The lines from the start of the listing through the line containing "from trailing edge" should be printed exactly, and no other lines should be printed.

Extracted material section start

<file path="src/sccs_pkg.sv">
// constants, types and the three-stage input synchroniser of the sync, clamp, coast and clock-select block
// How it works
// - composite sync out follows green sync, uninverted
// - external clamp pin used only when enabled
// - otherwise clamp window counted from trailing edge
// - clamp polarity bit sets external clamp sense
// - coast freezes pixel clock frequency and phase
// - coast polarity bit sets coast input sense
// - coast polarity bit is one after reset
// - polarity one active high, zero active low
// - external clock select picks the external pixel clock
// - phase adjust still applies to external clock
// - hsync polarity picks leading edge, trailing clamps
package sccs_pkg;

  // ****************************************
  // configuration offsets and field positions
  // ****************************************
  localparam logic [7:0] SCCS_ADDR_SYNC        = 8'h0e;  // holds hsync polarity
  localparam logic [7:0] SCCS_ADDR_CLAMP       = 8'h0f;  // clamp and coast control
  localparam logic [7:0] SCCS_ADDR_MODE        = 8'h15;  // clock select
  localparam logic [7:0] SCCS_ADDR_CLAMP_START = 8'h05;  // clamp delay in pixels
  localparam logic [7:0] SCCS_ADDR_CLAMP_WIDTH = 8'h06;  // clamp duration in pixels

  localparam int SCCS_BIT_HSYNC_POL = 6;
  localparam int SCCS_BIT_EXT_CLAMP = 7;
  localparam int SCCS_BIT_CLAMP_POL = 6;
  localparam int SCCS_BIT_COAST_POL = 3;
  localparam int SCCS_BIT_EXT_CLK   = 0;

  // ****************************************
  // reset values
  // ****************************************
  localparam logic       SCCS_RST_HSYNC_POL   = 1'b0;
  localparam logic       SCCS_RST_EXT_CLAMP   = 1'b0;
  localparam logic       SCCS_RST_CLAMP_POL   = 1'b1;
  localparam logic       SCCS_RST_COAST_POL   = 1'b1;
  localparam logic       SCCS_RST_EXT_CLK     = 1'b0;
  localparam logic [7:0] SCCS_RST_CLAMP_START = 8'h08;
  localparam logic [7:0] SCCS_RST_CLAMP_WIDTH = 8'h14;

  // ****************************************
  // types
  // ****************************************
  typedef struct packed {
    logic       hsyncPol;
    logic       extClampEn;
    logic       clampPol;
    logic       coastPol;
    logic       extClkSel;
    logic [7:0] clampStart;
    logic [7:0] clampWidth;
  } sccs_cfg_t;

  localparam sccs_cfg_t SCCS_CFG_RESET = '{
    hsyncPol:   SCCS_RST_HSYNC_POL,
    extClampEn: SCCS_RST_EXT_CLAMP,
    clampPol:   SCCS_RST_CLAMP_POL,
    coastPol:   SCCS_RST_COAST_POL,
    extClkSel:  SCCS_RST_EXT_CLK,
    clampStart: SCCS_RST_CLAMP_START,
    clampWidth: SCCS_RST_CLAMP_WIDTH
  };

  // internal clamp window states, gray along idle, delay, active
  typedef enum logic [1:0] {
    SCCS_CL_IDLE   = 2'b00,
    SCCS_CL_DELAY  = 2'b01,
    SCCS_CL_ACTIVE = 2'b11
  } sccs_clamp_state_t;

endpackage

// three flip-flops; the level moves only once the second and third agree
module sccs_sync3 (
  input  wire logic ref_clk,
  input  wire logic rst_b,
  input  wire logic pinIn,
  output logic      level
);

  logic [2:0] stage;
  logic [2:0] next_stage;
  logic       next_level;

  // shift the pin in and update the filtered level on agreement
  always_comb begin
    next_stage = {stage[1:0], pinIn};
    next_level = (stage[1] == stage[2]) ? stage[2] : level;
  end

  // register the chain; in reset it keeps flushing so the level starts at the pin's idle value
  always_ff @(posedge ref_clk) begin
    if (!rst_b) begin
      stage <= next_stage;
      level <= stage[1];  // no false edge once reset lifts
    end else begin
      stage <= next_stage;
      level <= next_level;
    end
  end

endmodule

</file>
<file path="src/sccs_top.sv">
// sync, clamp, coast and pixel clock selection logic of the video digitizer front end
module sccs_top
  import sccs_pkg::*;
#(
  parameter int PHASE_W = 16,  // pixel clock phase accumulator width
  parameter int DLY_W   = 3    // sampling phase adjust select width
) (
  input  wire logic               ref_clk,
  input  wire logic               rst_b,
  input  wire logic               horizontal_sync_in_ch0,
  input  wire logic               horizontal_sync_in_ch1,
  input  wire logic               green_embedded_sync_in_ch0,
  input  wire logic               green_embedded_sync_in_ch1,
  input  wire logic               clampIn,
  input  wire logic               coastIn,
  input  wire logic               external_pixel_clock_in,
  input  wire logic               chanSel,
  input  wire logic               cfgWrite,
  input  wire logic [7:0]         cfgAddr,
  input  wire logic [7:0]         cfgData,
  input  wire logic [PHASE_W-1:0] pllFreqWord,
  input  wire logic [DLY_W-1:0]   phaseAdj,
  output logic                    composite_sync_out,
  output logic                    clampOut,
  output logic                    coastActive,
  output logic                    pixelClkOut,
  output logic                    sampleTick,
  output sccs_cfg_t               cfgState
);

  localparam int NPIN  = 7;
  localparam int DLY_D = 2 ** DLY_W;

  // ****************************************
  // pin synchronisers
  // ****************************************
  logic [NPIN-1:0] pinRaw;
  logic [NPIN-1:0] pinLvl;

  assign pinRaw = {external_pixel_clock_in, coastIn, clampIn,
                   green_embedded_sync_in_ch1, green_embedded_sync_in_ch0,
                   horizontal_sync_in_ch1, horizontal_sync_in_ch0};

  // one filter per asynchronous pin
  genvar gi;
  generate
    for (gi = 0; gi < NPIN; gi++) begin : gSync
      sccs_sync3 sccs_sync3_i (
        .ref_clk (ref_clk),
        .rst_b   (rst_b),
        .pinIn   (pinRaw[gi]),
        .level   (pinLvl[gi])
      );
    end
  endgenerate

  logic hsSel;
  logic sogSel;
  logic clampLvl;
  logic coastLvl;
  logic extClkLvl;

  // channel mux after filtering, both channels stay in one domain
  assign hsSel     = chanSel ? pinLvl[1] : pinLvl[0];
  assign sogSel    = chanSel ? pinLvl[3] : pinLvl[2];
  assign clampLvl  = pinLvl[4];
  assign coastLvl  = pinLvl[5];
  assign extClkLvl = pinLvl[6];

  // ****************************************
  // configuration bits
  // ****************************************
  sccs_cfg_t cfg;
  sccs_cfg_t next_cfg;

  // decode writes into the control copies
  always_comb begin
    next_cfg = cfg;
    if (cfgWrite) begin
      case (cfgAddr)
        SCCS_ADDR_SYNC: begin
          next_cfg.hsyncPol = cfgData[SCCS_BIT_HSYNC_POL];
        end
        SCCS_ADDR_CLAMP: begin
          next_cfg.extClampEn = cfgData[SCCS_BIT_EXT_CLAMP];
          next_cfg.clampPol   = cfgData[SCCS_BIT_CLAMP_POL];
          next_cfg.coastPol   = cfgData[SCCS_BIT_COAST_POL];
        end
        SCCS_ADDR_MODE: begin
          next_cfg.extClkSel = cfgData[SCCS_BIT_EXT_CLK];  // software keeps it low unless driven
        end
        SCCS_ADDR_CLAMP_START: begin
          next_cfg.clampStart = cfgData;
        end
        SCCS_ADDR_CLAMP_WIDTH: begin
          next_cfg.clampWidth = cfgData;
        end
        default: begin
          next_cfg = cfg;
        end
      endcase
    end
  end

  // reset leaves external clamp off and coast active high
  always_ff @(posedge ref_clk) begin
    if (!rst_b) begin
      cfg <= SCCS_CFG_RESET;
    end else begin
      cfg <= next_cfg;
    end
  end

  assign cfgState = cfg;

  // ****************************************
  // hsync edges and coast
  // ****************************************
  logic hsPrev;
  logic hsRise;
  logic hsFall;
  logic hsLead;
  logic hsTrail;
  logic next_coastActive;

  assign hsRise  = hsSel & ~hsPrev;
  assign hsFall  = ~hsSel & hsPrev;
  assign hsLead  = cfg.hsyncPol ? hsRise : hsFall;
  assign hsTrail = cfg.hsyncPol ? hsFall : hsRise;

  // coast is active when the pin matches the polarity bit
  always_comb begin
    next_coastActive = (coastLvl == cfg.coastPol);
  end

  always_ff @(posedge ref_clk) begin
    if (!rst_b) begin
      hsPrev      <= hsSel;  // track the idle level so release shows no edge
      coastActive <= 1'b0;
    end else begin
      hsPrev      <= hsSel;
      coastActive <= next_coastActive;
    end
  end

  // ****************************************
  // pixel clock generation and selection
  // ****************************************
  logic [PHASE_W-1:0] phaseAcc;
  logic [PHASE_W-1:0] next_phaseAcc;
  logic [DLY_D-1:0]   lvlLine;
  logic [DLY_D-1:0]   next_lvlLine;
  logic               selLvl;
  logic               tap;
  logic               next_pixelClk;
  logic               next_sampleTick;

  // accumulator realigns on the leading edge unless coasting
  always_comb begin
    if (hsLead && !coastActive) begin
      next_phaseAcc = '0;
    end else begin
      next_phaseAcc = phaseAcc + pllFreqWord;  // free run keeps rate and phase
    end
  end

  // choose the clock source, then delay it by the phase adjust
  assign selLvl = cfg.extClkSel ? extClkLvl : phaseAcc[PHASE_W-1];
  assign tap    = lvlLine[phaseAdj];  // changing the tap mid-line may slip a pixel

  always_comb begin
    next_lvlLine    = {lvlLine[DLY_D-2:0], selLvl};
    next_pixelClk   = tap;
    next_sampleTick = tap & ~pixelClkOut;
  end

  always_ff @(posedge ref_clk) begin
    if (!rst_b) begin
      phaseAcc    <= '0;
      lvlLine     <= '0;
      pixelClkOut <= 1'b0;
      sampleTick  <= 1'b0;
    end else begin
      phaseAcc    <= next_phaseAcc;
      lvlLine     <= next_lvlLine;
      pixelClkOut <= next_pixelClk;
      sampleTick  <= next_sampleTick;
    end
  end

  // ****************************************
  // internal clamp window
  // ****************************************
  sccs_clamp_state_t clampState;
  sccs_clamp_state_t next_clampState;
  logic [7:0]        clampCnt;
  logic [7:0]        next_clampCnt;

  // a trailing edge always restarts the delay count
  always_comb begin
    next_clampState = clampState;
    next_clampCnt   = clampCnt;
    if (hsTrail) begin
      next_clampState = SCCS_CL_DELAY;
      next_clampCnt   = 8'h00;
    end else begin
      case (clampState)
        SCCS_CL_IDLE: begin
          next_clampCnt = 8'h00;
        end
        SCCS_CL_DELAY: begin
          if (clampCnt >= cfg.clampStart) begin
            next_clampState = (cfg.clampWidth == 8'h00) ? SCCS_CL_IDLE : SCCS_CL_ACTIVE;
            next_clampCnt   = 8'h00;
          end else if (sampleTick) begin
            next_clampCnt = 8'(clampCnt + 8'h01);
          end
        end
        SCCS_CL_ACTIVE: begin
          if (sampleTick) begin
            if (8'(clampCnt + 8'h01) >= cfg.clampWidth) begin
              next_clampState = SCCS_CL_IDLE;
              next_clampCnt   = 8'h00;
            end else begin
              next_clampCnt = 8'(clampCnt + 8'h01);
            end
          end
        end
        default: begin
          next_clampState = SCCS_CL_IDLE;
          next_clampCnt   = 8'h00;
        end
      endcase
    end
  end

  always_ff @(posedge ref_clk) begin
    if (!rst_b) begin
      clampState <= SCCS_CL_IDLE;
      clampCnt   <= 8'h00;
    end else begin
      clampState <= next_clampState;
      clampCnt   <= next_clampCnt;
    end
  end

  // ****************************************
  // clamp and composite sync outputs
  // ****************************************
  logic next_clampOut;
  logic next_csync;

  // external pin only when enabled, else the counted window
  always_comb begin
    if (cfg.extClampEn) begin
      next_clampOut = (clampLvl == cfg.clampPol);
    end else begin
      next_clampOut = (clampState == SCCS_CL_ACTIVE);
    end
    next_csync = sogSel;
  end

  always_ff @(posedge ref_clk) begin
    if (!rst_b) begin
      clampOut           <= 1'b0;
      composite_sync_out <= 1'b0;
    end else begin
      clampOut           <= next_clampOut;
      composite_sync_out <= next_csync;
    end
  end
endmodule

</file>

Extracted material section end

#### [Solution for this problem]
<file path="src/sccs_pkg.sv">
// constants, types and the three-stage input synchroniser of the sync, clamp, coast and clock-select block
// How it works
// - composite sync out follows green sync, uninverted
// - external clamp pin used only when enabled
// - otherwise clamp window counted from trailing edge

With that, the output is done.